Table. Long-term Bleeding With Watchman vs Warfarin Beyond Periprocedural Period

The findings remained consistent after adjusting for age, sex, baseline bleeding risk, and thromboembolic risk score. The relative magnitude of benefit was greater in women than in men (P = .02), in patients 75 years of age and younger compared with those over 75 (P = .005), and in those with modified HAS-BLED scores < 3 vs 3 or higher (P = .001).

According to the study authors, since the risk of major bleeding with oral anticoagulants is expected to persist or increase with age, the fact that the overall major bleeding rates were similar with closure and warfarin still argues for improved safety with the Watchman. They add that longer follow-up “seems likely to favor LAA closure.”

Still Watching the Watchman  

But in an editorial accompanying the study, John A. Bittl, MD, of Munroe Regional Medical Center (Ocala, FL), says the primary bleeding outcomes “are disconcerting, given that the rationale for using Watchman implantation in place of long-term warfarin is to reduce bleeding, and the post hoc subgroup comparisons that eliminate periprocedural bleeding from the comparisons should be viewed as biased to favor use of the Watchman device.”

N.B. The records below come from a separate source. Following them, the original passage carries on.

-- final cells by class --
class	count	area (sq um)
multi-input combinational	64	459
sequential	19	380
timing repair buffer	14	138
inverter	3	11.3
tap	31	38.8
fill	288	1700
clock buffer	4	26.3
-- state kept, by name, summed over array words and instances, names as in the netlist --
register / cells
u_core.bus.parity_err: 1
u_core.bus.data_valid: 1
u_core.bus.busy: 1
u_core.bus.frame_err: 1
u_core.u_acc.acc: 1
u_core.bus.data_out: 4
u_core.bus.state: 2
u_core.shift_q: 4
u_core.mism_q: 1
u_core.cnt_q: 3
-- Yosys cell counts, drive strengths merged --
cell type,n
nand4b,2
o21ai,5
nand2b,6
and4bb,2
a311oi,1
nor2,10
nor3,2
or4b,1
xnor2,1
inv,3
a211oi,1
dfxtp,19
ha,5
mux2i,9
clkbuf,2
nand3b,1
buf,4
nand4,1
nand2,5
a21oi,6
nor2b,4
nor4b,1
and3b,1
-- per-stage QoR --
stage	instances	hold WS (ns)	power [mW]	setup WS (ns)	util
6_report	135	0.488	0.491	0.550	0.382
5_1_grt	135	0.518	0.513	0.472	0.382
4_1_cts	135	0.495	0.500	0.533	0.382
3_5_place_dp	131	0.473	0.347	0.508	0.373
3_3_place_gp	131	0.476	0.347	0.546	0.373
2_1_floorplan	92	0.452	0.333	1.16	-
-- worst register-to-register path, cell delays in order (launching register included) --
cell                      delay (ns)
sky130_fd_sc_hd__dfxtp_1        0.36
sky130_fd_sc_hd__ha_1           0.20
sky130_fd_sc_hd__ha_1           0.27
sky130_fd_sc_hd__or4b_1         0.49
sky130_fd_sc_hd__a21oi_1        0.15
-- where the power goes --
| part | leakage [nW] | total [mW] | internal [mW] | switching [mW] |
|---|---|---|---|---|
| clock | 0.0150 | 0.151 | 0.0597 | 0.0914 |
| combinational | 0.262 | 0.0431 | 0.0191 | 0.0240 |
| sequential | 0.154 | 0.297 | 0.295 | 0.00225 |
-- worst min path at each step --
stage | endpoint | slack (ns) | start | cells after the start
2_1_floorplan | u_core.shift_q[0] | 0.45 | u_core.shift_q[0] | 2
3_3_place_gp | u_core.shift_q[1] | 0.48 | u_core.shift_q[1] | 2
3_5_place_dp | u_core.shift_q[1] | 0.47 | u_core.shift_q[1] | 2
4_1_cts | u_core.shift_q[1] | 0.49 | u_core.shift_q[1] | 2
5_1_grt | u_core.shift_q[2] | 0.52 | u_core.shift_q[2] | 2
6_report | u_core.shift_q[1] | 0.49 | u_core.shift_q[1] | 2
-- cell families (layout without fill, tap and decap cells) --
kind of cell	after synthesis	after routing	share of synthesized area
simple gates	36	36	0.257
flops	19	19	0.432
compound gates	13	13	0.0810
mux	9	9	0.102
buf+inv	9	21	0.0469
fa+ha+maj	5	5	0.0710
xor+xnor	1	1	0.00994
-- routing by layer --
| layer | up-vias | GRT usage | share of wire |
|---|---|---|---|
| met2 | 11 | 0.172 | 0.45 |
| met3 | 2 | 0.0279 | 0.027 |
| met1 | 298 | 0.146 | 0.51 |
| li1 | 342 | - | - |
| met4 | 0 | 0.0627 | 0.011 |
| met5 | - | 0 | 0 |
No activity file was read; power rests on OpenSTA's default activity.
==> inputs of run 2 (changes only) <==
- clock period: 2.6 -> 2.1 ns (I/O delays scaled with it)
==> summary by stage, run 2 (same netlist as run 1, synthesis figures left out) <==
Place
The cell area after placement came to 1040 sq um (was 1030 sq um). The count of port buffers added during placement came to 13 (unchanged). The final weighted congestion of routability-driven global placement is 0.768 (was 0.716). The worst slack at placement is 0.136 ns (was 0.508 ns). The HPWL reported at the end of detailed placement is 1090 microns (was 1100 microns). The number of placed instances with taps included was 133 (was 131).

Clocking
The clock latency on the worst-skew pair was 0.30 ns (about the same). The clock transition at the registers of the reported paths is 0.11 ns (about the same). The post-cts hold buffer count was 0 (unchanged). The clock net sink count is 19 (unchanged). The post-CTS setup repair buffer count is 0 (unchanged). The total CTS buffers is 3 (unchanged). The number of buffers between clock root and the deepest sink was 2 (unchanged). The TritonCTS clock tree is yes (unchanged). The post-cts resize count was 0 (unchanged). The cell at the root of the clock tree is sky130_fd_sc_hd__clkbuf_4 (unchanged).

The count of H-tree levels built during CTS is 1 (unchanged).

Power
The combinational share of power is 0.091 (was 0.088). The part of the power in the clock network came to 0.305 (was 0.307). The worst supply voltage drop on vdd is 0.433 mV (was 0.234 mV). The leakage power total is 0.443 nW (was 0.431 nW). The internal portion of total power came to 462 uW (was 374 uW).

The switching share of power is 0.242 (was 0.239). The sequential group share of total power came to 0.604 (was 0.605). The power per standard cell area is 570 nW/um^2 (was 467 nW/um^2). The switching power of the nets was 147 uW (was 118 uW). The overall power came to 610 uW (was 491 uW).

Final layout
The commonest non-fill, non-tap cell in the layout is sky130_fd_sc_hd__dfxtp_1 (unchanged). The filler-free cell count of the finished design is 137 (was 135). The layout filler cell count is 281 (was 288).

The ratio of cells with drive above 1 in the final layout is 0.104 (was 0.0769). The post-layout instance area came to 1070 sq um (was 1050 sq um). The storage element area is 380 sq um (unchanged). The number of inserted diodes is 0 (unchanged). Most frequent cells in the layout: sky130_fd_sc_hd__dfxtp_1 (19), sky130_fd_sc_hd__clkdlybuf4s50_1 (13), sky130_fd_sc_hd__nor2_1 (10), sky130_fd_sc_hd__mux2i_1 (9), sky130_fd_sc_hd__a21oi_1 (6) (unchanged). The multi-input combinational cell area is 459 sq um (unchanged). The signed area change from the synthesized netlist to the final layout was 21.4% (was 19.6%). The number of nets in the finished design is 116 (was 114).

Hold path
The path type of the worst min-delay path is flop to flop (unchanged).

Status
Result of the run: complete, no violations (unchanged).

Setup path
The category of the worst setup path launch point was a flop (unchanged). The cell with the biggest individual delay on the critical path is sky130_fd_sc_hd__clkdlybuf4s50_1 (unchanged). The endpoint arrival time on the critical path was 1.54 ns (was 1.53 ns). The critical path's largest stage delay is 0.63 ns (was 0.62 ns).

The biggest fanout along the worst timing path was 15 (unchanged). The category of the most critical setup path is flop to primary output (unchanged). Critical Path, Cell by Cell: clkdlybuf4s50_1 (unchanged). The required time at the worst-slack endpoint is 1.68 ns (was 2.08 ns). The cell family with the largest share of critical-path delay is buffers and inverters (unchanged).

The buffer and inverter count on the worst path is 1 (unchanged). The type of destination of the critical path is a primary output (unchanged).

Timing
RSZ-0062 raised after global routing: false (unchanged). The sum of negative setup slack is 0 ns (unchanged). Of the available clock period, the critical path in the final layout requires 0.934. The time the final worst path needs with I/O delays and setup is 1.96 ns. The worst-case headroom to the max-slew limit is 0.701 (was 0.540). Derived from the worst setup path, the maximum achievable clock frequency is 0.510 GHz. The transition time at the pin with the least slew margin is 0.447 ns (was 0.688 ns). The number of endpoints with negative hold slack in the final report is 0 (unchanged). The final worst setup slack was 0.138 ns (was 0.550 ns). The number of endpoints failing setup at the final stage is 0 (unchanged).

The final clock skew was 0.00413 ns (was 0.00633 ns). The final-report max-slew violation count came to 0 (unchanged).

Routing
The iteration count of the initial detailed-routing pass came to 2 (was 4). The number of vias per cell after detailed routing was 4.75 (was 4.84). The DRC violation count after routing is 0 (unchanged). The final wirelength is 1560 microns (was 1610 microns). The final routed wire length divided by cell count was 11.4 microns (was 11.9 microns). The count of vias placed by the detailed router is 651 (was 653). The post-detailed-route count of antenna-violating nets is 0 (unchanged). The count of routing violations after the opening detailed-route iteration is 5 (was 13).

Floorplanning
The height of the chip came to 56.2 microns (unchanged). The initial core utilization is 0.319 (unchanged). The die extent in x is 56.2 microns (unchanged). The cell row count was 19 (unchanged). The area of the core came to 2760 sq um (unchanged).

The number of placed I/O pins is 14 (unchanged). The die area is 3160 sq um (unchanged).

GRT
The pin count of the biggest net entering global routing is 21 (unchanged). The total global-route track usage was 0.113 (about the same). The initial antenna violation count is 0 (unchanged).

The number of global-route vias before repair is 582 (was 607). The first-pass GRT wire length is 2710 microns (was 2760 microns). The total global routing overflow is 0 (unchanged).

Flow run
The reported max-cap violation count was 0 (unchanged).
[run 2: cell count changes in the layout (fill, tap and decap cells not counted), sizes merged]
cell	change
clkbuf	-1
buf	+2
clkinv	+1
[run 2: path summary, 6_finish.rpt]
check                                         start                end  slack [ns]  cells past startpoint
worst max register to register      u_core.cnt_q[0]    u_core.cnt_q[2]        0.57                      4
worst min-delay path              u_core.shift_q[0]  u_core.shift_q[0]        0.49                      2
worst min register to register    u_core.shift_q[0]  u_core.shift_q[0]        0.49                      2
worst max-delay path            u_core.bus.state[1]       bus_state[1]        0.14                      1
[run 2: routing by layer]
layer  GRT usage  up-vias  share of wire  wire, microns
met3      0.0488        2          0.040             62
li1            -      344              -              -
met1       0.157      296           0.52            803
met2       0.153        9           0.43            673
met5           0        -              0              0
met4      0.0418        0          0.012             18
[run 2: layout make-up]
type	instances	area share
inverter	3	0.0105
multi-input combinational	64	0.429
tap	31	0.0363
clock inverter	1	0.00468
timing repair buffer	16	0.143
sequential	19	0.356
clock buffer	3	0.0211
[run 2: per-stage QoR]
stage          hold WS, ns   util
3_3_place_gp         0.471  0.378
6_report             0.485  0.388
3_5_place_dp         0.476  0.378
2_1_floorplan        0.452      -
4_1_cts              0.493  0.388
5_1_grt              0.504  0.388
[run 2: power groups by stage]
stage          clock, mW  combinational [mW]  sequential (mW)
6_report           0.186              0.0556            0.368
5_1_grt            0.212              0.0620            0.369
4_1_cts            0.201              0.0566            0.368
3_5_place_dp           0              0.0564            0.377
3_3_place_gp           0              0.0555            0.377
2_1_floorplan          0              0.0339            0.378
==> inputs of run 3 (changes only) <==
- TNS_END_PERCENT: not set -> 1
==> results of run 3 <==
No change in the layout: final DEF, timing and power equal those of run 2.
===== config.mk =====
export PLATFORM = sky130hd
export DESIGN_NAME = rf_writeback_ctrl
export DESIGN_NICKNAME = d
export VERILOG_FILES = /design/src/rtl/rf_writeback_ctrl.sv
export SDC_FILE = /design/constraint.sdc
export NUM_CORES = 1
export LEC_CHECK = 0
export BUFFER_PORTS_ARGS = -buffer_cell sky130_fd_sc_hd__buf_2
export CAP_MARGIN = 30
export CORE_ASPECT_RATIO = 0.7
export CORE_MARGIN = 10
export CORE_UTILIZATION = 30
export CTS_BUF_LIST = sky130_fd_sc_hd__clkbuf_4 sky130_fd_sc_hd__clkbuf_8
export DETAILED_ROUTE_END_ITERATION = 12
export PLACE_DENSITY = 0.59
export SYNTH_ARGS = -nofsm -noshare
export SYNTH_HDL_FRONTEND = slang
export SYNTH_SLANG_ARGS = --single-unit

===== constraint.sdc =====
create_clock -name clk -period 2.9 [get_ports clk]
set_input_delay 0.435 -clock clk [delete_from_list [all_inputs] [get_ports clk]]
set_output_delay 0.435 -clock clk [all_outputs]
set_load 0.03 [all_outputs]

===== src/rtl/rf_writeback_ctrl.sv =====
// Write-back initiator for the integer register file: round-robin accept from ALU/LSU,
// in-order FIFO buffering, registered drain onto the single rf write port, RAW pending mask.
module rf_writeback_ctrl #(
    parameter int DATA_W = 32,
    parameter int ADDR_W = 5,
    parameter int DEPTH  = 4
) (
    input  logic                      clk,
    input  logic                      reset,
    input  logic                      i_alu_valid,
    output logic                      o_alu_ready,
    input  logic [ADDR_W-1:0]         i_alu_rd,
    input  logic [DATA_W-1:0]         i_alu_data,
    input  logic                      i_lsu_valid,
    output logic                      o_lsu_ready,
    input  logic [ADDR_W-1:0]         i_lsu_rd,
    input  logic [DATA_W-1:0]         i_lsu_data,
    input  logic                      i_rf_hold,
    output logic                      o_rf_we,
    output logic [ADDR_W-1:0]         o_rf_waddr,
    output logic [DATA_W-1:0]         o_rf_wdata,
    output logic [2**ADDR_W-1:0]      o_pending_mask,
    output logic [$clog2(DEPTH):0]    o_fifo_count
);

    localparam int PW = $clog2(DEPTH);
    localparam int CW = PW + 1;

    logic [ADDR_W-1:0] r_memRd   [DEPTH];
    logic [DATA_W-1:0] r_memData [DEPTH];
    logic [PW-1:0]     r_wrPtr;
    logic [PW-1:0]     r_rdPtr;
    logic [CW-1:0]     r_count;
    logic              r_lsuFirst;
    logic              r_rfWe;
    logic [ADDR_W-1:0] r_rfWaddr;
    logic [DATA_W-1:0] r_rfWdata;

    logic              w_notFull;
    logic              w_grantAlu;
    logic              w_grantLsu;
    logic              w_aluPush;
    logic              w_lsuPush;
    logic              w_push;
    logic              w_pop;
    logic [ADDR_W-1:0] w_pushRd;
    logic [DATA_W-1:0] w_pushData;
    logic [PW-1:0]     w_slotOffset;
    logic [2**ADDR_W-1:0] w_pendingMask;

    // r_lsuFirst remembers who should win the next tie: the producer that lost last time
    assign w_notFull  = (r_count < CW'(DEPTH));
    assign w_grantAlu = i_alu_valid & (~i_lsu_valid | ~r_lsuFirst);
    assign w_grantLsu = i_lsu_valid & (~i_alu_valid |  r_lsuFirst);
    assign o_alu_ready = w_grantAlu & w_notFull;
    assign o_lsu_ready = w_grantLsu & w_notFull;

    assign w_aluPush  = i_alu_valid & o_alu_ready & (i_alu_rd != '0);
    assign w_lsuPush  = i_lsu_valid & o_lsu_ready & (i_lsu_rd != '0);
    assign w_push     = w_aluPush | w_lsuPush;
    assign w_pushRd   = w_aluPush ? i_alu_rd   : i_lsu_rd;
    assign w_pushData = w_aluPush ? i_alu_data : i_lsu_data;
    assign w_pop      = (r_count != '0) & ~i_rf_hold;

    always_ff @(posedge clk or posedge reset) begin
        if (reset) begin
            r_wrPtr    <= '0;
            r_rdPtr    <= '0;
            r_count    <= '0;
            r_lsuFirst <= 1'b0;
            r_rfWe     <= 1'b0;
            r_rfWaddr  <= '0;
            r_rfWdata  <= '0;
        end else begin
            if (w_push) begin
                r_wrPtr <= r_wrPtr + PW'(1);
            end
            if (w_pop) begin
                r_rdPtr   <= r_rdPtr + PW'(1);
                r_rfWaddr <= r_memRd[r_rdPtr];
                r_rfWdata <= r_memData[r_rdPtr];
            end
            r_rfWe  <= w_pop;
            r_count <= r_count + CW'(w_push) - CW'(w_pop);
            if (w_aluPush) begin
                r_lsuFirst <= 1'b1;
            end else if (w_lsuPush) begin
                r_lsuFirst <= 1'b0;
            end
        end
    end

    // Storage needs no reset: occupancy alone decides which slots are meaningful
    always_ff @(posedge clk) begin
        if (w_push) begin
            r_memRd[r_wrPtr]   <= w_pushRd;
            r_memData[r_wrPtr] <= w_pushData;
        end
    end

    always_comb begin
        w_pendingMask = '0;
        w_slotOffset  = '0;
        for (int i = 0; i < DEPTH; i++) begin
            w_slotOffset = PW'(i) - r_rdPtr;
            if (CW'(w_slotOffset) < r_count) begin
                w_pendingMask[r_memRd[i]] = 1'b1;
            end
        end
        if (r_rfWe) begin
            w_pendingMask[r_rfWaddr] = 1'b1;
        end
        w_pendingMask[0] = 1'b0;
    end

    assign o_pending_mask = w_pendingMask;
    assign o_fifo_count   = r_count;
    assign o_rf_we        = r_rfWe;
    assign o_rf_waddr     = r_rfWaddr;
    assign o_rf_wdata     = r_rfWdata;

endmodule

Without a doubt, the device has had a troubled journey to the clinical arena, and as Bittl notes, underwent data review 3 separate times by the FDA’s Circulatory System Devices Panel before an approval recommendation squeaked by in October 2014 by a vote of 6 to 5 in favor on the issue of risks vs benefits. But despite strong evidence of safety, the panel could not recommend in favor of efficacy. In March 2015, the FDA approved the Watchman for prevention of stroke in warfarin-eligible patients.

According to Bittl, the device “fills an important clinical need and, despite concerns about how bleeding was analyzed in well-executed clinical trials, should be considered on a selective basis for high-risk patients with [non-valvular A-fib] who cannot tolerate long-term warfarin therapy.”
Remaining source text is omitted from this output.